Characterization of Human Sclera Barrier Properties for Transscleral Delivery of Bevacizumab and Ranibizumab

Overview

Journal J Pharm Sci

Publisher Elsevier

Specialties Pharmacology
Pharmacy

Date 2012 Dec 6

PMID 23212655

Citations 25

Authors

He Wen

Jinsong Hao

S Kevin Li

Affiliations

Soon will be listed here.

Abstract

The objectives of this study were to (a) investigate transscleral permeation of antivascular endothelial growth factor drugs bevacizumab and ranibizumab and (b) examine the effects of molecular structures of macromolecules upon permeation across human sclera using bevacizumab, ranibizumab, fluorescein isothiocyanate (FITC)-labeled bovine serum albumin (FITC-BSA), FITC-labeled ficoll (FITC-ficoll), and FITC-labeled dextrans (FITC-dextrans) in vitro.
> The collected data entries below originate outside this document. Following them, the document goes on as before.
[src/rtl/subterranean_lwc_dout_packer_if.sv]
// -----------------------------------------------------------------------------
// subterranean_lwc_dout_packer_if
// Bus bundle between the Subterranean core output chunk stream and the
// output buffer word stream.
//   din/din_size/din_last/din_valid : chunk stream into the packer
//   din_ready                       : packer can accept a chunk
//   dout/dout_last/dout_valid       : packed word stream out of the packer
//   dout_ready                      : output buffer can accept a word
// Modports: master = environment side (drives chunks, sinks words),
//           slave  = packer side.
// -----------------------------------------------------------------------------
interface subterranean_lwc_dout_packer_if #(
   parameter int G_WIDTH  = 32,
   parameter int G_SIZE_W = 3
);
   logic [G_WIDTH-1:0]  din;
   logic [G_SIZE_W-1:0] din_size;
   logic                din_last;
   logic                din_valid;
   logic                din_ready;
   logic [G_WIDTH-1:0]  dout;
   logic                dout_last;
   logic                dout_valid;
   logic                dout_ready;

   modport master (
      output din, din_size, din_last, din_valid,
      input  din_ready,
      input  dout, dout_last, dout_valid,
      output dout_ready
   );

   modport slave (
      input  din, din_size, din_last, din_valid,
      output din_ready,
      output dout, dout_last, dout_valid,
      input  dout_ready
   );
endinterface

[src/rtl/subterranean_lwc_dout_packer.sv]
// -----------------------------------------------------------------------------
// subterranean_lwc_dout_packer
// Byte-granular packer: collects left-aligned chunks of 0..B valid bytes and
// emits full G_WIDTH words MSB-first; the final partial word is zero-filled
// and flagged last.
// Ports:
//   clk          : clock, rising edge
//   rst_n        : asynchronous active-low reset
//   packer_clear : synchronous clear, discards all state
//   bus          : slave side of subterranean_lwc_dout_packer_if
// Optional build macro SUBTERRANEAN_LWC_PACKER_PAD_EN: a 0x01 pad byte is
// placed right after the final data byte, which yields an extra 0x01 00..00
// word when the data ends on a word boundary.
// -----------------------------------------------------------------------------
module subterranean_lwc_dout_packer #(
   parameter int G_WIDTH  = 32,
   parameter int G_SIZE_W = 3
) (
   input  logic                          clk,
   input  logic                          rst_n,
   input  logic                          packer_clear,
   subterranean_lwc_dout_packer_if.slave bus
);
   localparam int B  = G_WIDTH / 8;
`ifdef SUBTERRANEAN_LWC_PACKER_PAD_EN
   // one extra byte so a full chunk plus its pad byte always fits
   localparam int NB = 2 * B + 1;
`else
   localparam int NB = 2 * B;
`endif
   localparam int NW = NB * 8;
   localparam int CW = $clog2(NB + 1);

   localparam logic [CW-1:0] B_C      = CW'(B);
   localparam logic [0:0]    ST_ACCUM = 1'b0;
   localparam logic [0:0]    ST_FLUSH = 1'b1;

   // byte 0 of the buffer sits at the MSB; bytes at index >= fcnt are always 0
   logic [NW-1:0] sbuf_q, sbuf_d;
   logic [CW-1:0] fcnt_q, fcnt_d;
   logic [0:0]    state_q, state_d;
   logic          run_q;

   logic          in_fire_s;
   logic          out_fire_s;
   logic          din_ready_s;
   logic          dout_valid_s;
   logic          dout_last_s;
   logic [CW-1:0] size_s;
   logic [CW-1:0] out_bytes_s;
   logic [CW-1:0] fcnt_sh_s;
   logic [NW-1:0] sbuf_sh_s;
   logic [G_WIDTH-1:0] din_mask_s;
   logic [NW-1:0] din_ext_s;
`ifdef SUBTERRANEAN_LWC_PACKER_PAD_EN
   logic [CW-1:0] pad_pos_s;
   logic [NW-1:0] pad_ext_s;
`endif

   // handshake flags derived from registers only (no din_valid -> din_ready path)
   always_comb begin
      din_ready_s  = run_q && (state_q == ST_ACCUM) && (fcnt_q <= B_C);
      dout_valid_s = (fcnt_q >= B_C) || (state_q == ST_FLUSH);
      dout_last_s  = (state_q == ST_FLUSH) && (fcnt_q <= B_C);
      in_fire_s    = bus.din_valid && din_ready_s;
      out_fire_s   = dout_valid_s && bus.dout_ready;
   end

   // clamp an illegal oversize chunk to a full word
   always_comb begin
      if (bus.din_size > G_SIZE_W'(B)) begin
         size_s = B_C;
      end else begin
         size_s = CW'(bus.din_size);
      end
   end

   // next buffer/fill: shift out the presented word first, then append the chunk
   always_comb begin
      if (!out_fire_s) begin
         out_bytes_s = {CW{1'b0}};
      end else if (fcnt_q >= B_C) begin
         out_bytes_s = B_C;
      end else begin
         out_bytes_s = fcnt_q;
      end
      fcnt_sh_s  = fcnt_q - out_bytes_s;
      sbuf_sh_s  = sbuf_q << {out_bytes_s, 3'b000};
      // drop bytes beyond din_size so the zero-tail invariant holds
      din_mask_s = ~({G_WIDTH{1'b1}} >> {size_s, 3'b000});
      din_ext_s  = {(bus.din & din_mask_s), {(NW - G_WIDTH){1'b0}}} >> {fcnt_sh_s, 3'b000};
`ifdef SUBTERRANEAN_LWC_PACKER_PAD_EN
      pad_pos_s  = fcnt_sh_s + size_s;
      pad_ext_s  = {8'h01, {(NW - 8){1'b0}}} >> {pad_pos_s, 3'b000};
`endif
      sbuf_d = sbuf_sh_s;
      fcnt_d = fcnt_sh_s;
      if (in_fire_s) begin
`ifdef SUBTERRANEAN_LWC_PACKER_PAD_EN
         if (bus.din_last) begin
            sbuf_d = sbuf_sh_s | din_ext_s | pad_ext_s;
            fcnt_d = pad_pos_s + {{(CW-1){1'b0}}, 1'b1};
         end else begin
            sbuf_d = sbuf_sh_s | din_ext_s;
            fcnt_d = fcnt_sh_s + size_s;
         end
`else
         sbuf_d = sbuf_sh_s | din_ext_s;
         fcnt_d = fcnt_sh_s + size_s;
`endif
      end else begin
         sbuf_d = sbuf_sh_s;
         fcnt_d = fcnt_sh_s;
      end
   end

   // message state: last chunk enters FLUSH, handshake of the last word returns
   always_comb begin
      state_d = state_q;
      case (state_q)
         ST_ACCUM: begin
            if (in_fire_s && bus.din_last) begin
               state_d = ST_FLUSH;
            end else begin
               state_d = ST_ACCUM;
            end
         end
         ST_FLUSH: begin
            if (out_fire_s && dout_last_s) begin
               state_d = ST_ACCUM;
            end else begin
               state_d = ST_FLUSH;
            end
         end
         default: state_d = ST_ACCUM;
      endcase
   end

   // state registers with async reset and synchronous clear
   always_ff @(posedge clk or negedge rst_n) begin
      if (!rst_n) begin
         sbuf_q  <= {NW{1'b0}};
         fcnt_q  <= {CW{1'b0}};
         state_q <= ST_ACCUM;
      end else if (packer_clear) begin
         sbuf_q  <= {NW{1'b0}};
         fcnt_q  <= {CW{1'b0}};
         state_q <= ST_ACCUM;
      end else begin
         sbuf_q  <= sbuf_d;
         fcnt_q  <= fcnt_d;
         state_q <= state_d;
      end
   end

   // holds din_ready low while reset is asserted
   always_ff @(posedge clk or negedge rst_n) begin
      if (!rst_n) begin
         run_q <= 1'b0;
      end else begin
         run_q <= 1'b1;
      end
   end

   assign bus.din_ready  = din_ready_s;
   assign bus.dout_valid = dout_valid_s;
   assign bus.dout_last  = dout_last_s;
   assign bus.dout       = sbuf_q[NW-1 -: G_WIDTH];

endmodule

[src/flat_wrapper.sv]
// flat-port wrapper written by rule: the top's interface ports become plain ports
module subterranean_lwc_dout_packer_flat 
#(
   parameter int G_WIDTH  = 32,
   parameter int G_SIZE_W = 3
)
  (clk, rst_n, packer_clear, bus_din, bus_din_size, bus_din_last, bus_din_valid, bus_din_ready, bus_dout, bus_dout_last, bus_dout_valid, bus_dout_ready);
  subterranean_lwc_dout_packer_if #(.G_WIDTH(G_WIDTH), .G_SIZE_W(G_SIZE_W)) bus_i ();
  input  logic clk;
  input  logic rst_n;
  input  logic packer_clear;
  input wire logic [$bits(bus_i.din)-1:0] bus_din;
  input wire logic [$bits(bus_i.din_size)-1:0] bus_din_size;
  input wire logic [$bits(bus_i.din_last)-1:0] bus_din_last;
  input wire logic [$bits(bus_i.din_valid)-1:0] bus_din_valid;
  output wire logic [$bits(bus_i.din_ready)-1:0] bus_din_ready;
  output wire logic [$bits(bus_i.dout)-1:0] bus_dout;
  output wire logic [$bits(bus_i.dout_last)-1:0] bus_dout_last;
  output wire logic [$bits(bus_i.dout_valid)-1:0] bus_dout_valid;
  input wire logic [$bits(bus_i.dout_ready)-1:0] bus_dout_ready;
  assign bus_i.din = bus_din;
  assign bus_i.din_size = bus_din_size;
  assign bus_i.din_last = bus_din_last;
  assign bus_i.din_valid = bus_din_valid;
  assign bus_din_ready = bus_i.din_ready;
  assign bus_dout = bus_i.dout;
  assign bus_dout_last = bus_i.dout_last;
  assign bus_dout_valid = bus_i.dout_valid;
  assign bus_i.dout_ready = bus_dout_ready;
  subterranean_lwc_dout_packer #(.G_WIDTH(G_WIDTH), .G_SIZE_W(G_SIZE_W)) u_core (.clk(clk), .rst_n(rst_n), .packer_clear(packer_clear), .bus(bus_i));
endmodule
[config.mk]
export PLATFORM = sky130hd
export DESIGN_NAME = subterranean_lwc_dout_packer_flat
export DESIGN_NICKNAME = d
export VERILOG_FILES = /design/src/rtl/subterranean_lwc_dout_packer_if.sv /design/src/rtl/subterranean_lwc_dout_packer.sv /design/src/flat_wrapper.sv
export SDC_FILE = /design/constraint.sdc
export NUM_CORES = 1
export LEC_CHECK = 0
export BUFFER_PORTS_ARGS = -buffer_cell sky130_fd_sc_hd__buf_2
export CAP_MARGIN = 0
export CORE_ASPECT_RATIO = 0.6
export CORE_MARGIN = 2
export CORE_UTILIZATION = 40
export DETAILED_ROUTE_END_ITERATION = 10
export PLACE_DENSITY_LB_ADDON = 0.12
export SLEW_MARGIN = 20
export SYNTH_ARGS = -nofsm -noshare
export SYNTH_HDL_FRONTEND = slang
export SYNTH_SLANG_ARGS = --single-unit
[constraint.sdc]
create_clock -name clk -period 3.91 [get_ports clk]
set_input_delay 1.173 -clock clk [delete_from_list [all_inputs] [get_ports clk]]
set_output_delay 1.173 -clock clk [all_outputs]
set_load 0.02 [all_outputs]
==> results of run 1 <==
## layout make-up
type | instances | area share, %
repair buffers | 115 | 10.8
clock buffers | 10 | 3.45
clock inverters | 6 | 1.06
multi-input cells | 502 | 53.7
flip-flops and latches | 70 | 26.4
well taps | 198 | 3.74
inverters | 14 | 0.868
## kinds of logic after synthesis
group	count (synthesis)	share of synthesized area, %
adders and majority gates	8	1.96
and+or+nand+nor	189	16.0
AOI/OAI and AO/OA	224	27.9
xor gates and xnor gates	3	0.448
DFF	70	29.9
muxes	77	14.1
buffers and inverters	100	9.60
other	1	0.0639
## path summary, 6_finish.rpt
| check | cells after the start | slack [ns] | end |
|---|---|---|---|
| min in group asynchronous | 2 | 1.06 | u_core.sbuf_q[5] |
| max | 13 | 0.44 | u_core.sbuf_q[44] |
| min reg2reg | 2 | 0.60 | u_core.sbuf_q[2] |
| max in group asynchronous | 2 | 2.20 | u_core.sbuf_q[20] |
| max reg2reg | 12 | 0.78 | u_core.sbuf_q[44] |
| min | 2 | 0.60 | u_core.sbuf_q[2] |
## stage by stage
stage / total power, W / util [%] / cell area (um2) / TNS (ns) / hold WS [ns]
2_1_floorplan: 0.00191 / - / 5880 / -0.0765 / 0.548
3_3_place_gp: 0.00235 / 43.9 / 6330 / 0 / 0.589
3_5_place_dp: 0.00236 / 43.9 / 6330 / 0 / 0.585
4_1_cts: 0.00322 / 46.0 / 6630 / 0 / 0.594
5_1_grt: 0.00342 / 46.0 / 6630 / 0 / 0.634
6_report: 0.00324 / 46.0 / 6630 / 0 / 0.602
## worst max-delay path: stages
cell and delay (ns):
buf_2 0.09, and4bb_2 0.28, nand2_4 0.08, inv_6 0.07, ha_1 0.15, inv_1 0.06, fa_1 0.61, buf_12 0.20
o311a_1 0.44, nand2_1 0.10, o31ai_1 0.14, a221oi_1 0.15, a21oi_1 0.17
## state kept, by name (all words and copies together) (netlist names)
name	count
u_core.state_q	1
u_core.run_q	1
u_core.sbuf_q	64
u_core.fcnt_q	4
## cell usage in the layout (no fill, tap or decap), drive strengths merged, types with 3 or more instances in the layout
cell type and n:
a22o 9, a221o 9, a222oi 7, or2 3
nor4 3, nand2 84, and3 3, inv 14
buf 115, o221ai 10, nor3b 3, ha 6
a21oi 39, dfrtp 70, clkinvlp 3, o22a 8
o221a 6, o2bb2ai 6, a22oi 21, mux2i 48
a211oi 3, a21o 10, mux2 27, nor2b 11
a31oi 19, a32o 6, nor2 37, nand2b 4
o31ai 7, nand3 19, a221oi 23, clkbuf 10
o21ai 32, nor3 12
## per-layer routing
| metal | global-route usage [%] | part of all wire (%) | vias up |
|---|---|---|---|
| li1 | - | - | 2606 |
| met2 | 43.8 | 44 | 306 |
| met1 | 40.0 | 44 | 2940 |
| met5 | 0 | 0 | - |
| met3 | 6.16 | 9.0 | 44 |
| met4 | 11.8 | 3.0 | 0 |
## power by group through the flow
stage | clock (W) | combinational, W | sequential [W]
global route | 0.000909 | 0.00155 | 0.000960
finish | 0.000863 | 0.00143 | 0.000944
floorplan | 0 | 0.00101 | 0.000902
global placement | 0 | 0.00140 | 0.000951
CTS | 0.000871 | 0.00141 | 0.000941
detailed placement | 0 | 0.00140 | 0.000954
==> flow_summary.ini, run 1 <==
[status]
status = finished clean

[route]
drtIter0Drc = 695
vias_per_cell = 6.44
route.detailed.drc = 0
ant_nets = 0
routed_wl_mm = 22.3
wl_per_cell_um = 24.3
dr.pass1.iters = 5
dr_total_vias = 5896

[sta]
period_needed_ns = 3.47
min_period_over_period_pct = 88.8
hold_viol = 0
fin_ws_ns = 0.439
worst_slew_pin_slew_ns = 0.990
worst_clock_skew_ns = 0.0115
timing.fmax_mhz = 288
setup_violations = 0
max_slew_margin_pct = 34.0
slew_viol_final = 0
rsz0062_at_grt = false

[grt]
antenna_found_initial = 0
grt.total_usage_pct = 28.8
grt_pass1_wl_mm = 34.5
grt_max_degree = 71
grt_pass1_vias = 5897
grt-ovfl-total = 0

[power_and_ir_drop]
swShare_pct = 42.8
p_seq_share_pct = 29.2
comb_power_share_pct = 44.2
peakVddDrop_uv = 180
p_sw_w = 0.00139
power.share.clock_pct = 26.7
internal-power_w = 0.00185
power_density_nw_per_um2 = 488
p_leak_nw = 2.73

[clock_tree]
holdBufCountCts = 0
root_buffer = clkbuf_16
htreeDepth = 3
clock-sinks = 70
cts_tree = yes
path_clk_slew_ns = 0.07
cts_buffer_depth = 2
cts-resized-gates = 0
cts_post_setup_buffers_inserted = 0
cts_buffers = 9
clkLatencyLatePin_ns = 0.34

[synthesis]
synthArstFlopShare_pct = 100
synth_cell_types = 70
synth_nets = 721
syn_area_um2 = 5870
postSynthAreaPerCell_um2 = 8.73
synth_top_cell_by_area = dfrtp_1
synth_edf_count = 0
ys_warn_count = 0
yosys_most_used_dff = dfrtp_1
synth_common_cells = nand2_1, dfrtp_1, mux2i_1
synth_area_leaders = dfrtp_1, mux2i_1, nand2_1
synth.most_common_cell = nand2_1
ys_ff_latch = 70
netlist.area_leader.share_pct = 29.9
postSynthCellCount = 672
seq_area_frac_synth_pct = 29.9

[floorplan]
die_h_um = 97.8
start_util_pct = 40.7
rows = 34
coreArea_um2 = 14400
dieArea_um2 = 15700
chipWidth_um = 160
ios = 76

[setup_path]
crit_path_end_kind = flip-flop
path_class = in2reg
startpoint = bus_dout_ready
cp_max_fo = 25
rr_startpoint = u_core.fcnt_q[3]
crit_path_start_kind = primary input
required_ns = 4.17
crit_arrival_ns = 3.73

[worst_hold_path]
hp-class = reg2reg
hp-start = u_core.sbuf_q[2]

[finish]
layout.cells.non_filler = 915
antenna_cells = 0
multi_input_area_um2 = 3560
nets = 761
final-seq-area_um2 = 1750
layout-drive-gt1-share_pct = 25.5
area_growth_pct = 13.0
nFillCells = 1431

[placement]
place_inst = 899
port_buffers = 75
dp_hpwl_mm = 15.9
gp_congestion = 0.936
dp_slack_ns = 0.0882

[run]
max-cap-violations = 0
(Power assumes the default switching activity.)
==> run 2: changes to the inputs <==
- MAX_ROUTING_LAYER: not set -> met4
==> flow_summary.ini, run 2 (synthesis results as in run 1) <==
[sta]
worst_slew_pin_slew_ns = 0.780
max_slew_margin_pct = 48.0
worst_clock_skew_ns = 0.00465
period_needed_ns = 3.58
slew_viol_final = 0
min_period_over_period_pct = 91.6
rsz0062_at_grt = false
worst_hold_slack_ns = 0.626
finalSetupTns_ns = 0
setup_violations = 0
timing.fmax_mhz = 279
hold_viol = 0

[floorplan]
die_h_um = 97.8
chipWidth_um = 160
start_util_pct = 40.7
rows = 34
dieArea_um2 = 15700
ios = 76
coreArea_um2 = 14400

[placement]
gp_congestion = 1.02
place_inst = 900
placed_area_um2 = 6340
port_buffers = 75
dp_hpwl_mm = 16.7

[clock_tree]
htreeDepth = 3
root_buffer = clkbuf_16
path_clk_slew_ns = 0.06
cts_post_setup_buffers_inserted = 0
clock-sinks = 70
clkLatencyLatePin_ns = 0.34
holdBufCountCts = 0
cts_tree = yes
cts_buffers = 9
cts_buffer_depth = 2
cts-resized-gates = 0

[finish]
antenna_cells = 0
area_growth_pct = 13.8
layout-drive-gt1-share_pct = 25.7
final_area_um2 = 6680
final_common_cell = nand2_1
final_cell_mix = nand2_1, buf_2, dfrtp_1
largest_reg_flops = 64
top_regs = u_core.sbuf_q x64, u_core.fcnt_q x4
top_register = u_core.sbuf_q
layout.cells.non_filler = 915
nets = 762

[route]
ant_nets = 0
dr.pass1.iters = 6
route.detailed.drc = 0
routed_wl_mm = 22.9
dr_total_vias = 6007
vias_per_cell = 6.57
wl_per_cell_um = 25.0
drtIter0Drc = 716

[setup_path]
cp_max_fo = 5
required_ns = 4.16
path_class = in2reg
crit_path_start_kind = primary input
crit_path_end_kind = flip-flop
r2r_slack_ns = 0.67
crit_arrival_ns = 3.83

[power_and_ir_drop]
peakVddDrop_uv = 189
power_density_nw_per_um2 = 505
p_total_w = 0.00337
p_leak_nw = 2.76

[grt]
grt_pass1_vias = 5960
grt_max_degree = 46
grt_pass1_wl_mm = 35.5
antenna_found_initial = 0
grt.total_usage_pct = 30.5
grt-ovfl-total = 0

[status]
status = finished clean

[worst_hold_path]
hp-class = reg2reg

[run]
max-cap-violations = 0
## run 2: layout make-up
type,instances,area (um2)
timing repair buffer,116,721
fill,1400,7740
clock buffer,9,225
sequential,70,1750
inverter,14,57.6
tap,198,248
clock inverter,6,111
multi-input combinational,502,3560
## run 2: metrics by stage
| step | setup WS (ns) | utilization, % |
|---|---|---|
| 4_1_cts | 0.421 | 46.3 |
| 3_5_place_dp | 0.0512 | 44.0 |
| 3_3_place_gp | 0.0767 | 44.0 |
| 6_report | 0.329 | 46.3 |
| 2_1_floorplan | -0.0765 | - |
| 5_1_grt | 0.254 | 46.3 |
## run 2: path summary, 6_finish.rpt
kind	depth (start not counted)	end	startpoint
min in group asynchronous	1	u_core.fcnt_q[0]	rst_n
hold reg to reg	2	u_core.sbuf_q[0]	u_core.sbuf_q[0]
hold / removal	2	u_core.sbuf_q[0]	u_core.sbuf_q[0]
setup / recovery	11	u_core.sbuf_q[26]	bus_dout_ready
setup reg to reg	10	u_core.sbuf_q[26]	u_core.fcnt_q[3]
max in group asynchronous	2	u_core.sbuf_q[3]	rst_n
## run 2: critical path: stages
cell	delay [ns]
buf_2	0.09
and4bb_2	0.31
nand2_4	0.08
inv_6	0.06
ha_1	0.14
inv_1	0.06
fa_1	0.57
clkinv_1	0.25
o41ai_1	0.75
a2bb2oi_1	0.22
o2bb2ai_1	0.13
## run 2: routing by layer
layer,global-route usage (%),part of all wire [%]
met2,45.5,44
met3,4.63,8.8
met1,43.0,44
met4,9.08,2.3
met5,-,0
## run 2: report_power, final
group          total, W  internal (W)  switching [W]
Sequential     0.000947      0.000823       0.000124
Combinational   0.00147      0.000535       0.000931
Clock          0.000958      0.000620       0.000338
Total           0.00337       0.00198        0.00139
The hydrodynamic radii of the macromolecules were measured using dynamic light scattering, their partition coefficients to sclera were determined in uptake experiments, and their permeability coefficients and transport lag times across sclera were evaluated in transport experiments of side-by-side diffusion cells. Macromolecules showed relatively low partition coefficients to sclera. The partition coefficient of FITC-BSA was found to be related to its concentration in the equilibration solution, whereas for other macromolecules, no specific concentration dependency was observed. The macromolecules displayed relatively low permeability coefficients and long transport lag times because of their molecular sizes and hindered diffusion. Bevacizumab, ranibizumab, and FITC-BSA exhibited lower transscleral permeability and longer transport lag times than FITC-dextrans and FITC-ficoll of comparable molecular weights possibly because of the flexible structures of the polysaccharides. Thus, the polysaccharides may not be good surrogate permeants to model transscleral transport of therapeutic proteins in transscleral delivery studies.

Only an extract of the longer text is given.